La UMD y la Constitución

Acababa de votarse por unanimidad la autodisolución de la Unión Militar Democrática (UMD) tras las primeras elecciones democráticas después de 40 años de dictadura. Ese había sido precisamente el motor de aquella organización clandestina dentro del ejército franquista: extender en la milicia los ideales democráticos. Con el nuevo parlamento constituyente de 1977 habían logrado sus objetivos. Por ello, tras conocerse el resultado de la votación de aquella asamblea de militares demócratas o úmedos,como despectivamente les llamaban desde el sector ultra, Bernando Vidal, capitán de ingenieros, levantó una copa de vino para brindar de forma solemne y emocionada: “La UMD ha muerto. Viva la Constitución”.

Aquel era un grito subversivo pocos años antes, sobre todo para los que vestían de uniforme. Varios oficiales fueron detenidos, juzgados, encarcelados y expulsados del ejército en los estertores de la dictadura por defender esos valores. Uno de ellos fue mi padre. Cada cierto tiempo recuerda cómo en un descanso, tras unas maniobras, comenzó a redactar en una tienda de campaña con unos reclutas universitarios un boceto de constitución. Eran aún los primeros años sesenta, con la dictadura en su apogeo. Aparte del marco de convivencia básico de partidos políticos, elecciones y libertad de conciencia (algo prohibido en el entonces Fuero de los Españoles), y con la ingenuidad de un joven teniente de infantería pero ya licenciado en Filosofía y Letras, introdujo en el articulado unas directrices para la elaboración de los presupuestos en los que se recomendaba aumentar las partidas destinadas a cultura y educación. “El fascismo se cura leyendo”, diría con el paso de los años. Ese boceto de constitución lo guardó bajo llave en un cofre de madera que tenía a los pies de la cama, y que parecía sacado de una novela de Stevenson. Cuando fueron a detenerlo no lo encontraron. Ni él mismo recordaba dónde los había puesto. Muchos años después, una tarde en la que sus hijos estábamos jugando con los trastos que había dentro de aquel cofre como si fuésemos piratas, descubrimos aquellos legajos que al principio tomamos como las pistas para dar con una isla desierta y un tesoro enterrado en la arena. Mi padre oteó desde las alturas la escena y los guardó en su escritorio. “Efectivamente, es el cofre del tesoro”, nos diría de forma enigmática, una frase que por entonces, con apenas 10 años, no entendíamos.

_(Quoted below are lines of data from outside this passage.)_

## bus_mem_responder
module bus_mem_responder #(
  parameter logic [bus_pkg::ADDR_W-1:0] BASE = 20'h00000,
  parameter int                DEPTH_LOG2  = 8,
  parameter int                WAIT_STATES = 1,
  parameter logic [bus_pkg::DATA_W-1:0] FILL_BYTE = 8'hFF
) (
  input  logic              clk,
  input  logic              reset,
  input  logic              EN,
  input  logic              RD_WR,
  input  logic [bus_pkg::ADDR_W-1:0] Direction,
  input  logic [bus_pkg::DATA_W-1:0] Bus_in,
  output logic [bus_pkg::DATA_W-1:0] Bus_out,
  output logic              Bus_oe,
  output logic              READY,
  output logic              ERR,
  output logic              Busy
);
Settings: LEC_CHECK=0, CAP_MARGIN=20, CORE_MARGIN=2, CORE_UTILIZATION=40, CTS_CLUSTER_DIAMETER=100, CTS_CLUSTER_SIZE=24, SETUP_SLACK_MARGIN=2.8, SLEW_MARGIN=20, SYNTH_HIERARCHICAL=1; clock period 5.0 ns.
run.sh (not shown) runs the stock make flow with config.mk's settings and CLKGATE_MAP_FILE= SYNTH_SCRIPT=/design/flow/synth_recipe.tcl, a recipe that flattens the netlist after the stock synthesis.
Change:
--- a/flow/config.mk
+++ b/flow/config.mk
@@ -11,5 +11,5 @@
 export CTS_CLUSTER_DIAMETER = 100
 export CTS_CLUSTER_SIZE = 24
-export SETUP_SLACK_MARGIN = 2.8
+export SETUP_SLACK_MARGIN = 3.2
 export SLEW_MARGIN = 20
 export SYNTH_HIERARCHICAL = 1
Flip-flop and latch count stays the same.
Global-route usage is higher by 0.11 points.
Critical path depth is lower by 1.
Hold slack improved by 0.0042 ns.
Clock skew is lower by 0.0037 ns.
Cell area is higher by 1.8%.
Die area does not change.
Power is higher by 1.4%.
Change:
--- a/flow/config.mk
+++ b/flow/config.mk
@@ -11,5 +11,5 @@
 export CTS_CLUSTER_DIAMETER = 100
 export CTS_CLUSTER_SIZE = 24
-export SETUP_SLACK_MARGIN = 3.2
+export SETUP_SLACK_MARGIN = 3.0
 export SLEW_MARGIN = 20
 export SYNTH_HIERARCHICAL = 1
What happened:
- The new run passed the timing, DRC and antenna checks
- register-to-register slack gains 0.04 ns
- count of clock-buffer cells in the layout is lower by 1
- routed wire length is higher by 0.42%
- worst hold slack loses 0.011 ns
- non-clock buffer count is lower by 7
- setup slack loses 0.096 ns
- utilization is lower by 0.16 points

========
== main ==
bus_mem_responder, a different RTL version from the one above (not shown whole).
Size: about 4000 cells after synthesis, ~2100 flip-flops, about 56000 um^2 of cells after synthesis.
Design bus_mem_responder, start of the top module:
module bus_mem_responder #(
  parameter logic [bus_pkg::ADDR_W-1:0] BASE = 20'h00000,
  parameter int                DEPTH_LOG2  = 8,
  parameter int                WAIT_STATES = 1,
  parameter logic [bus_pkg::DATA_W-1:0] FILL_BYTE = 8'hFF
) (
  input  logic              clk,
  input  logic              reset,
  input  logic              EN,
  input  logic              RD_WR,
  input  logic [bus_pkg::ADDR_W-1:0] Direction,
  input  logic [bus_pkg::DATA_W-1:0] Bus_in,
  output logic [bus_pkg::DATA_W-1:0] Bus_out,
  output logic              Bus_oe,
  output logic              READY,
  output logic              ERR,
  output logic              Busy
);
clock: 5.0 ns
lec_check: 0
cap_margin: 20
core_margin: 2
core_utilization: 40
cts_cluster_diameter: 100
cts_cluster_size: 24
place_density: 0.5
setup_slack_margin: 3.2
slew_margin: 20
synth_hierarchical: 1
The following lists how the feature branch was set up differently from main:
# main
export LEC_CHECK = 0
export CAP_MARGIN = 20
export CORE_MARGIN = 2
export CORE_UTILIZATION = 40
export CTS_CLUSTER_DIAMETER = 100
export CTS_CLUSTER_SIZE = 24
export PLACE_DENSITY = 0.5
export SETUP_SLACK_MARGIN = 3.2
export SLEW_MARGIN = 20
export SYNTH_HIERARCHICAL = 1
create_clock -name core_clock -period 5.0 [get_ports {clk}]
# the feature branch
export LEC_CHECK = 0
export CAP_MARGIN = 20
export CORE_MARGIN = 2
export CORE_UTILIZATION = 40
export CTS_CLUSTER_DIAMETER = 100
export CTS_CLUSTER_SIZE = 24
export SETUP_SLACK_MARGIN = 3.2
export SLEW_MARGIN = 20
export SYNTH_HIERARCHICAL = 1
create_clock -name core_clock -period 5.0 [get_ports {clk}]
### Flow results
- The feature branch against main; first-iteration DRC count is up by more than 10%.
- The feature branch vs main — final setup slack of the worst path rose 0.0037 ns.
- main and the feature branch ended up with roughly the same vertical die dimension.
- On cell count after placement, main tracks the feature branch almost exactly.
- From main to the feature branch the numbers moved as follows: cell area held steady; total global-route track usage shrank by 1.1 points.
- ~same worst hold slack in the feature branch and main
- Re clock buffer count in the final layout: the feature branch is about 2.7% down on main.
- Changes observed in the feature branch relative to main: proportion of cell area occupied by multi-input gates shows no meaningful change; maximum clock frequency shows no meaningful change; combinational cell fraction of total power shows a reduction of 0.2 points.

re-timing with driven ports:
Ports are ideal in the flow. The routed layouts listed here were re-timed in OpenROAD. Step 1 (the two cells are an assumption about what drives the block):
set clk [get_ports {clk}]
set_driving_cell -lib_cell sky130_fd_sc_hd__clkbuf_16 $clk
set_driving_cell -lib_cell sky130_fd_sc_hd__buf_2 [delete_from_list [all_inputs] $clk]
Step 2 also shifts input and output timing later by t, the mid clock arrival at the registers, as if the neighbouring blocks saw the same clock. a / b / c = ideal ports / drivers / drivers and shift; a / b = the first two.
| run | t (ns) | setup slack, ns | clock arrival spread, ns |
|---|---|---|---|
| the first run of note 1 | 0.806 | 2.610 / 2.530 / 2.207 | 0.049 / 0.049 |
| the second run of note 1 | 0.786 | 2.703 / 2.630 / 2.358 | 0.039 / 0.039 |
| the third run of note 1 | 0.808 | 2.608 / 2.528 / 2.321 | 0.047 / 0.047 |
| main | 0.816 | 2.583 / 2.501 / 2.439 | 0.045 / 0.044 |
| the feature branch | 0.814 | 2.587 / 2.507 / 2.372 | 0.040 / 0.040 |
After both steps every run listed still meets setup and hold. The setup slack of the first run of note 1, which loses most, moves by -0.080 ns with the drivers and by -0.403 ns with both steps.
Context: an optimization exercise on an open-source flow, tuned for small area. The choices shown serve that exercise and are no tape-out recipe.
The RTL was checked by simulation tests, not by an equivalence proof against the original design.
Power is estimated from default activity; no workload was simulated.

==> flow/design.v <==
`timescale 1ns/1ps
package te_regmap_pkg;
	typedef logic [31:0] te_word_t;      
	typedef logic [5:0]  te_reg_addr_t;  
	localparam int TE_NUM_CHANNELS = 8;
	typedef logic [TE_NUM_CHANNELS-1:0]         te_chan_mask_t;  
	typedef logic [$clog2(TE_NUM_CHANNELS)-1:0] te_chan_idx_t;
	localparam te_reg_addr_t TE_CHANNEL_ENABLE = 6'd0;   
	localparam te_reg_addr_t TE_COH_DATA_READY = 6'd1;   
	localparam te_reg_addr_t TE_POLYNOMIAL     = 6'd2;   
	localparam te_reg_addr_t TE_CURR_STATE     = 6'd3;   
	localparam te_reg_addr_t TE_SEED_BASE      = 6'd8;   
	localparam te_reg_addr_t TE_RESULT_BASE    = 6'd16;  
endpackage
`timescale 1ns/1ps
package te_core_pkg;
	typedef logic signed [7:0]  te_sample_t;  
	typedef logic signed [23:0] te_acc_t;     
	typedef logic [15:0]        te_code_t;    
	typedef enum logic [3:0] {
		IDLE         = 4'd0,
		START        = 4'd1,
		FIND_CHANNEL = 4'd2,
		LOAD_LANES   = 4'd3,
		READ_FIFO    = 4'd5,
		CORRELATION  = 4'd6,
		DUMP         = 4'd8,
		COR_FINISH   = 4'd9,
		TE_FINISH    = 4'd10,
		WAIT_CPU     = 4'd11,
		STAND_BY     = 4'd12
	} te_state_e;
	localparam int TE_FLUSH_CYCLES = 2;
endpackage
`timescale 1ns/1ps
module te_correlator_lane (
	input  logic       clk,
	input  logic       rst_b,
	input  logic       i_load,       
	input  te_core_pkg::te_code_t   i_seed,
	input  te_core_pkg::te_code_t   i_poly,
	input  logic       i_sample_en,
	input  te_core_pkg::te_sample_t i_sample,
	output te_core_pkg::te_acc_t    o_acc
);
	te_core_pkg::te_code_t lfsr_q;
	te_core_pkg::te_code_t lfsr_next;
	te_core_pkg::te_acc_t  acc_q;
	te_core_pkg::te_acc_t  sample_ext;
	logic     chip;
	assign chip       = lfsr_q[0];
	assign sample_ext = te_core_pkg::te_acc_t'(i_sample);  
	assign lfsr_next  = chip ? ((lfsr_q >> 1) ^ i_poly) : (lfsr_q >> 1);
	always_ff @(posedge clk or negedge rst_b)
		if (!rst_b)
			lfsr_q <= '0;
		else if (i_load)
			lfsr_q <= i_seed;
		else if (i_sample_en)
			lfsr_q <= lfsr_next;
	always_ff @(posedge clk or negedge rst_b)
		if (!rst_b)
			acc_q <= '0;
		else if (i_load)
			acc_q <= '0;
		else if (i_sample_en) begin
			if (chip)
				acc_q <= acc_q + sample_ext;
			else
				acc_q <= acc_q - sample_ext;  
		end
	assign o_acc = acc_q;
endmodule
From an optimization exercise on the open Yosys and OpenROAD flow, aimed at small area, a short achievable clock period and few clock cycles per item; shortcuts taken in it are not production practice.
Function was checked by simulation only, so behaviour that the tests miss may differ from the original.

==> run X: inputs <==
==> flow/design.v <==
`default_nettype none
package cpu_pkg;
    typedef enum logic [2:0] {
        ph_boot    = 3'd0,
        ph_fetch   = 3'd1,
        ph_operand = 3'd2,
        ph_execute = 3'd3,
        ph_halt    = 3'd4
    } phase_t;
    typedef enum logic [3:0] {
        op_mov  = 4'h0,
        op_add  = 4'h1,
        op_sub  = 4'h2,
        op_mul  = 4'h3,
        op_div  = 4'h4,
        op_in   = 4'h7,
        op_out  = 4'h8,
        op_stop = 4'hf
    } opcode_t;
endpackage
`default_nettype wire
`timescale 1ns/1ns
`default_nettype none
module cpu_top
(
    input  wire         clk,
    input  wire         rst_n,
    input  wire  [15:0] mem,
    input  wire  [15:0] in,
    output logic        we,
    output logic [5:0]  addr,
    output logic [15:0] data,
    output logic [15:0] out,
    output logic [5:0]  pc,
    output logic        status
);
    localparam logic [3:0] T_NONE  = 4'd0;
    localparam logic [3:0] T_INSTR = 4'd1;   
    localparam logic [3:0] T_VY    = 4'd2;   
    localparam logic [3:0] T_VZ    = 4'd3;   
    localparam logic [3:0] T_DST   = 4'd4;   
    localparam logic [3:0] T_SHOW  = 4'd5;   
    localparam logic [3:0] T_PY    = 4'd6;   
    localparam logic [3:0] T_PZ    = 4'd7;   
    localparam logic [3:0] T_PS    = 4'd8;   
    localparam logic [3:0] T_FY    = 4'd9;   
    localparam logic [3:0] T_FX    = 4'd10;  
    localparam logic [3:0] T_FZ    = 4'd11;  
    localparam logic [1:0] CU_NONE = 2'd0;
    localparam logic [1:0] CU_ADD  = 2'd1;
    localparam logic [1:0] CU_MUL  = 2'd2;
    localparam logic [1:0] CU_DIV  = 2'd3;
    logic [3:0]  itag;       
    logic [3:0]  mtag;       
    logic [7:0]  ir;         
    logic [15:0] ra, rb, rc;
    logic [5:0]  dest;
    logic        pend_x, pend_y, pend_z;
    logic        show_m, stop_m;
    logic        fetched;
    logic        wpend, rdy, dest_rdy;
    logic        need_y, need_z;
    logic [1:0]  cu;
    logic        sub_q;
    logic        dphase, cb;
    logic [3:0]  dk;
    logic        fy_ptr, fx_use, fx_ptr;    
    logic        st1;                       
    assign data = ra;
    logic        stale, start;
    logic        stale_q;       
    logic [15:0] ci;
    assign stale = we && (mtag == T_INSTR) && stale_q;
    assign start = (mtag == T_INSTR) && !stale && !wpend;
    assign ci    = mem;
    logic [3:0] op;
    assign op = ci[15:12];
    logic d_mov, d_add, d_sub, d_mul, d_div, d_in, d_out, d_stop, d_alu, d_yop, d_wr;
    assign d_mov  = (op == 4'h0);
    assign d_add  = (op == 4'h1);
    assign d_sub  = (op == 4'h2);
    assign d_mul  = (op == 4'h3);
    assign d_div  = (op == 4'h4);
    assign d_in   = (op == 4'h7);
    assign d_out  = (op == 4'h8);
    assign d_stop = (op == 4'hf);
    assign d_alu  = d_add | d_sub | d_mul | d_div;
    assign d_yop  = d_mov | d_alu;
    assign d_wr   = d_yop | d_in;
    logic s_zf;
    assign s_zf = !ci[15] && ci[3] && !ci[7];
    logic [3:0] mt;
    always_comb begin
        case (mtag)
            T_FY:    mt = need_y ? (fy_ptr ? T_PY : T_VY) : T_NONE;
            T_FZ:    mt = need_z ? T_PZ : T_NONE;
            T_FX:    mt = fx_use ? (fx_ptr ? T_PS : T_SHOW) : T_NONE;
            default: mt = mtag;
        endcase
    end
    logic deref;
    assign deref = (mt == T_PY) || (mt == T_PZ) || (mt == T_PS);
    logic       sel_x, sel_y, sel_z;
    logic [3:0] fld;
    logic [3:0] rtag;
    always_comb begin
        sel_x = 1'b0;
        sel_y = 1'b0;
        sel_z = 1'b0;
        if (pend_y)      sel_y = 1'b1;
        else if (pend_z) sel_z = 1'b1;
        else             sel_x = 1'b1;
        fld = sel_x ? {1'b0, dest[2:0]} : (sel_y ? ir[7:4] : ir[3:0]);
        if (show_m)     rtag = fld[3] ? T_PS : T_SHOW;
        else if (sel_y) rtag = fld[3] ? T_PY : T_VY;
        else if (sel_z) rtag = fld[3] ? T_PZ : T_VZ;
        else            rtag = T_DST;
    end
    logic any_pend, rd_ok, f_ok;
    assign any_pend = pend_x | pend_y | pend_z;
    logic cu_act;
    assign cu_act = (cu != CU_NONE) && !need_y && !need_z && !rdy;
    function automatic [17:0] booth_pp(input [2:0] b, input [15:0] m);
        logic zero, two, neg;
        logic [15:0] p;
        zero = (b == 3'b000) || (b == 3'b111);
        two  = (b == 3'b011) || (b == 3'b100);
        neg  = b[2] && !(b[1] && b[0]);
        p    = zero ? 16'd0 : (two ? {m[14:0], 1'b0} : m);
        booth_pp = {1'b0, neg, neg ? ~p : p};
    endfunction
    logic [17:0] pp0, pp1;
    assign pp0 = booth_pp({ra[1:0], cb}, rb);
    assign pp1 = booth_pp(ra[3:1], rb);
    logic [15:0] t0, t1;
    logic        n0, n1;
    always_comb begin
        if (cu == CU_MUL) begin
            t0 = pp0[15:0];
            n0 = pp0[16];
            t1 = {pp1[13:0], 2'b00};
            n1 = pp1[16];
        end else begin
            t0 = sub_q ? ~rb : rb;
            n0 = sub_q;
            t1 = 16'd0;
            n1 = 1'b0;
        end
    end
    logic [16:0] sum;
    assign sum = {1'b0, rc} + {1'b0, t0} + {1'b0, t1} + {16'd0, n0} + {14'd0, n1, 2'b00};
    logic ge;
    assign ge = sum[16];
    logic b_is0, dstep, cu_done;
    assign b_is0 = (rb == 16'd0);
    assign dstep = dphase || !(ge && !rb[15]);
    always_comb begin
        case (cu)
            CU_ADD:  cu_done = 1'b1;
            CU_MUL:  cu_done = (dk == 4'd3);
            CU_DIV:  cu_done = b_is0 || (dstep && dk == 4'd0);
            default: cu_done = 1'b0;
        endcase
    end
    logic done_now;
    assign done_now = (cu_act && cu_done) || ((mt == T_VY) && (cu == CU_NONE));
    logic [3:0] it;
    always_comb begin
        case (itag)
            T_FY:    it = need_y ? (fy_ptr ? T_PY : T_VY) : T_NONE;
            T_FZ:    it = need_z ? T_PZ : T_NONE;
            T_FX:    it = fx_use ? (fx_ptr ? T_PS : T_SHOW) : T_NONE;
            default: it = itag;
        endcase
    end
    logic it_ptr;
    assign it_ptr = (it == T_PY) || (it == T_PZ) || (it == T_PS);
    logic rdy_n1, dest_n1, wr_n1;
    always_comb begin
        rdy_n1 = rdy || done_now;
        case (cu)
            CU_NONE: if (it == T_VY) rdy_n1 = 1'b1;
            CU_ADD:  if (!rdy && (!need_y || mt == T_VY) && (!need_z || mt == T_VZ))
                         rdy_n1 = 1'b1;
            CU_MUL:  if (cu_act && dk == 4'd2) rdy_n1 = 1'b1;
            CU_DIV:  if ((cu_act && !b_is0 && dstep && dk == 4'd1) ||
                         (!rdy && !cu_act && (!need_y || mt == T_VY) && (!need_z || mt == T_VZ)))
                         rdy_n1 = 1'b1;
            default: ;
        endcase
    end
    assign dest_n1 = dest_rdy || (mt == T_DST) || (it == T_DST);
    assign wr_n1   = !wpend || (rdy_n1 && dest_n1 && !it_ptr);
    assign rd_ok = !start && !deref && any_pend &&
                   !(stop_m && (it == T_PS));
    assign f_ok  = !start && !deref && !any_pend && !stop_m && wr_n1 &&
                   (!fetched || ((mtag == T_INSTR) && wpend));
    logic w_ok;
    assign w_ok = !start && !deref && !rd_ok && !f_ok && wpend &&
                  (rdy || done_now) && (dest_rdy || (mt == T_DST));
    logic [5:0] w_addr;
    assign w_addr = (mt == T_DST) ? mem[5:0] : dest;
    logic halt;
    assign halt = !start && stop_m && !any_pend && (mt != T_PS) && (itag == T_NONE);
    always_ff @(posedge clk or negedge rst_n) begin
        if (!rst_n) begin
            addr   <= 6'd8;
            pc     <= 6'd8;
            we     <= 1'b0;
            itag   <= T_NONE;
            mtag   <= T_INSTR;
            status <= 1'b0;
            out    <= 16'd0;
            wpend  <= 1'b0;
        end else begin
            mtag <= itag;
            we   <= 1'b0;
            itag <= T_NONE;
            if (mt == T_SHOW) out <= mem;
            if (stale) begin
                itag <= T_INSTR;
            end else if (start) begin
                pc    <= pc + 6'd1;
                wpend <= d_wr;
                addr  <= {3'd0, ci[15] ? ci[10:8] : (s_zf ? ci[2:0] : ci[6:4])};
                itag  <= ci[15] ? T_FX : (s_zf ? T_FZ : T_FY);
            end else if (deref) begin
                addr <= mem[5:0];
                itag <= (mt == T_PY) ? T_VY : (mt == T_PZ) ? T_VZ : T_SHOW;
            end else if (rd_ok) begin
                addr <= {3'd0, fld[2:0]};
                itag <= rtag;
            end else if (f_ok) begin
                addr <= pc;
                itag <= T_INSTR;
            end else if (w_ok) begin
                addr  <= w_addr;
                we    <= 1'b1;
                wpend <= 1'b0;
            end
            if (halt) status <= 1'b1;
        end
    end
    always_ff @(posedge clk) begin
        begin
            if (mt == T_VY) need_y <= 1'b0;
            if (mt == T_VZ) need_z <= 1'b0;
            if (mt == T_DST) dest_rdy <= 1'b1;
            if ((mt == T_VY) && (cu == CU_NONE)) rdy <= 1'b1;
            if (rd_ok) begin
                if (sel_x) pend_x <= 1'b0;
                if (sel_y) pend_y <= 1'b0;
                if (sel_z) pend_z <= 1'b0;
            end
            if ((mtag == T_INSTR) && wpend) fetched <= 1'b0;
            if (f_ok) fetched <= 1'b1;
            stale_q <= (w_addr == addr);
            if (cu_act) begin
                if (cu_done) rdy <= 1'b1;
                if (cu == CU_MUL) begin
                    cb <= ra[3];
                    dk <= dk + 4'd1;
                end
                if (cu == CU_DIV && !b_is0) begin
                    if (!dstep) begin
                        dk <= dk + 4'd1;
                    end else if (dk != 4'd0) begin
                        dk     <= dk - 4'd1;
                        dphase <= 1'b1;
                    end
                end
            end
            st1    <= start;
            if (start) begin
                fy_ptr   <= ci[7];
                fx_use   <= d_out | (d_stop & (ci[10:8] != 3'd0));
                fx_ptr   <= ci[11];
                pend_x   <= (d_wr & ci[11]);
                pend_y   <= d_stop ? (ci[6:4] != 3'd0) : (d_yop & s_zf);
                pend_z   <= d_stop ? (ci[2:0] != 3'd0) : (d_alu & !s_zf);
                show_m   <= d_out | d_stop;
                stop_m   <= d_stop;
                fetched  <= 1'b0;
                rdy      <= d_in;
                dest_rdy <= !ci[11];
                need_y   <= d_yop;
                need_z   <= d_alu;
                cu       <= (d_add | d_sub) ? CU_ADD : d_mul ? CU_MUL :
                            d_div ? CU_DIV : CU_NONE;
                sub_q    <= d_sub | d_div;
                dphase   <= 1'b0;
                dk       <= 4'd0;
                cb       <= 1'b0;
            end
        end
    end
    always_ff @(posedge clk) begin
        if (mtag == T_INSTR) ir <= mem[7:0];
        if (start) dest <= {3'd0, ci[10:8]};
        if (mt == T_DST) dest <= mem[5:0];
        if (mt == T_VY) begin
            if (cu == CU_NONE || cu == CU_MUL) ra <= mem;
            else rc <= mem;
        end
        if (mt == T_VZ) rb <= mem;
        if (cu_act) begin
            case (cu)
                CU_ADD: ra <= sum[15:0];
                CU_MUL: begin
                    ra <= {sum[3:0], ra[15:4]};
                    rc <= {4'd0, sum[15:4]};
                end
                CU_DIV: begin
                    if (!b_is0) begin
                        if (!dstep) begin
                            rb <= {rb[14:0], 1'b0};
                        end else begin
                            if (ge) rc <= sum[15:0];
                            ra <= {ra[14:0], ge};
                            if (dk != 4'd0) rb <= {1'b0, rb[15:1]};
                        end
                    end
                end
                default: ;
            endcase
        end
        if (st1 && rdy) ra <= in;              
        if (st1 && cu == CU_MUL) rc <= 16'd0;
        if (st1 && cu == CU_DIV) ra <= 16'd0;
    end
endmodule
`default_nettype wire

De niño uno tiende a esquematizar las ideas abstractas de los adultos. Comencé a comprender qué era aquello de la Constitución en el colegio para hijos de militares en el que cursaba 5º de EGB en 1977. Y ya se sabe que los niños raramente se equivocan. Cuando vi al padre de un compañero escupir sobre la pantalla del televisor una mezcla de galletas y café, y farfullar la palabra “traidor” al aparecer Adolfo Suárez hablando de la Constitución, entendí que aquel hombre era necesariamente una buena persona, y que la Constitución también debía de serlo. Los ultras odiaban más a Suárez que a Carrillo.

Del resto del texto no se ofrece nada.